===== src/rtl/booth2_pkg.sv =====
// Shared types, widths and the Booth partial-product scaling helper for
// the sequential radix-4 Booth multiplier.
package booth2_pkg;

  typedef enum logic [1:0] {
    IDLE = 2'd0,
    RUN  = 2'd1,
    DONE = 2'd2
  } state_e;

  localparam int MW   = 4;
  localparam int PW   = 8;
  localparam int ACCW = 10;
  localparam int NDIG = 3;
  localparam int XRW  = 7;

  // {n,p}+n completes the ones'-complement negation, so the 111 digit lands on exactly 0.
  function automatic logic [ACCW-1:0] booth_term(input logic [4:0] p, input logic n,
                                                 input logic [1:0] k);
    logic [5:0]      v;
    logic [ACCW-1:0] ext;
    v   = {n, p} + {5'b00000, n};
    ext = {{(ACCW-6){v[5]}}, v};
    case (k)
      2'd0:    booth_term = ext;
      2'd1:    booth_term = {ext[ACCW-3:0], 2'b00};
      2'd2:    booth_term = {ext[ACCW-5:0], 4'b0000};
      default: booth_term = {ACCW{1'b0}};
    endcase
  endfunction

endpackage


===== src/rtl/partial_product.sv =====
// Radix-4 Booth recode/select: turns a multiplier triplet into a 5-bit
// ones'-complement partial-product magnitude plus its negate/correction bit.
module partial_product
  import booth2_pkg::*;
(
  input  logic          clk,
  input  logic          rst,
  input  logic [2:0]    triplet,
  input  logic [MW-1:0] m,
  output logic [4:0]    p,
  output logic          cout
);

  logic [4:0] mag_s;
  logic       unused_clk_rst_s;

  // Purely combinational; the clock/reset ports exist only for drop-in reuse.
  assign unused_clk_rst_s = clk ^ rst;

  always_comb begin
    mag_s = 5'b00000;
    case (triplet)
      3'b000, 3'b111: mag_s = 5'b00000;
      3'b001, 3'b010: mag_s = {1'b0, m};
      3'b011, 3'b100: mag_s = {m, 1'b0};
      3'b101, 3'b110: mag_s = {1'b0, m};
      default:        mag_s = 5'b00000;
    endcase
  end

  assign p    = triplet[2] ? ~mag_s : mag_s;
  assign cout = triplet[2];

endmodule


===== src/rtl/booth2_seq_multiplier.sv =====
// Sequential radix-4 Booth multiplier, 4x4 unsigned -> 8-bit product.
// One Booth digit is accumulated per RUN cycle; three digits cover the zero-extended multiplier.
module booth2_seq_multiplier
  import booth2_pkg::*;
(
  input  logic       clk,
  input  logic       rst,
  input  logic       start,
  input  logic [3:0] m,
  input  logic [3:0] x,
  output logic       busy,
  output logic       done,
  output logic [7:0] product
);

  state_e          state_q, state_d;
  logic [MW-1:0]   m_q, m_d;
  logic [XRW-1:0]  xr_q, xr_d;
  logic [ACCW-1:0] acc_q, acc_d;
  logic [1:0]      k_q, k_d;
  logic [PW-1:0]   product_q, product_d;
  logic            busy_q, busy_d;
  logic            done_q, done_d;

  logic [2:0]      triplet_s;
  logic [4:0]      pp_p_s;
  logic            pp_cout_s;
  logic [ACCW-1:0] sum_s;

  always_comb begin
    triplet_s = 3'b000;
    case (k_q)
      2'd0:    triplet_s = xr_q[2:0];
      2'd1:    triplet_s = xr_q[4:2];
      2'd2:    triplet_s = xr_q[6:4];
      default: triplet_s = 3'b000;
    endcase
  end

  partial_product u_pp (
    .clk     (clk),
    .rst     (rst),
    .triplet (triplet_s),
    .m       (m_q),
    .p       (pp_p_s),
    .cout    (pp_cout_s)
  );

  // Accumulator wraps modulo 2^10; intermediate negatives resolve by the last digit.
  assign sum_s = acc_q + booth_term(pp_p_s, pp_cout_s, k_q);

  always_comb begin
    state_d   = state_q;
    m_d       = m_q;
    xr_d      = xr_q;
    acc_d     = acc_q;
    k_d       = k_q;
    product_d = product_q;
    busy_d    = busy_q;
    done_d    = 1'b0;
    case (state_q)
      IDLE: begin
        if (start) begin
          m_d     = m;
          xr_d    = {2'b00, x, 1'b0};
          acc_d   = {ACCW{1'b0}};
          k_d     = 2'd0;
          busy_d  = 1'b1;
          state_d = RUN;
        end else begin
          state_d = IDLE;
        end
      end
      RUN: begin
        acc_d = sum_s;
        if (k_q == 2'(NDIG - 1)) begin
          k_d       = 2'd0;
          product_d = sum_s[PW-1:0];
          done_d    = 1'b1;
          state_d   = DONE;
        end else begin
          k_d     = k_q + 2'd1;
          state_d = RUN;
        end
      end
      DONE: begin
        busy_d  = 1'b0;
        state_d = IDLE;
      end
      default: begin
        busy_d  = 1'b0;
        state_d = IDLE;
      end
    endcase
  end

  // State registers; reset wins over any in-flight operation.
  always_ff @(posedge clk) begin
    if (rst) begin
      state_q   <= IDLE;
      m_q       <= {MW{1'b0}};
      xr_q      <= {XRW{1'b0}};
      acc_q     <= {ACCW{1'b0}};
      k_q       <= 2'd0;
      product_q <= {PW{1'b0}};
      busy_q    <= 1'b0;
      done_q    <= 1'b0;
    end else begin
      state_q   <= state_d;
      m_q       <= m_d;
      xr_q      <= xr_d;
      acc_q     <= acc_d;
      k_q       <= k_d;
      product_q <= product_d;
      busy_q    <= busy_d;
      done_q    <= done_d;
    end
  end

  assign busy    = busy_q;
  assign done    = done_q;
  assign product = product_q;

endmodule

----------------

→ Work task
Which lines above include the word "ACCW"? Return each one.

→ Response below
  localparam int ACCW = 10;
  function automatic logic [ACCW-1:0] booth_term(input logic [4:0] p, input logic n,
    logic [ACCW-1:0] ext;
    ext = {{(ACCW-6){v[5]}}, v};
      2'd1:    booth_term = {ext[ACCW-3:0], 2'b00};
      2'd2:    booth_term = {ext[ACCW-5:0], 4'b0000};
      default: booth_term = {ACCW{1'b0}};
  logic [ACCW-1:0] acc_q, acc_d;
  logic [ACCW-1:0] sum_s;
          acc_d   = {ACCW{1'b0}};
      acc_q     <= {ACCW{1'b0}};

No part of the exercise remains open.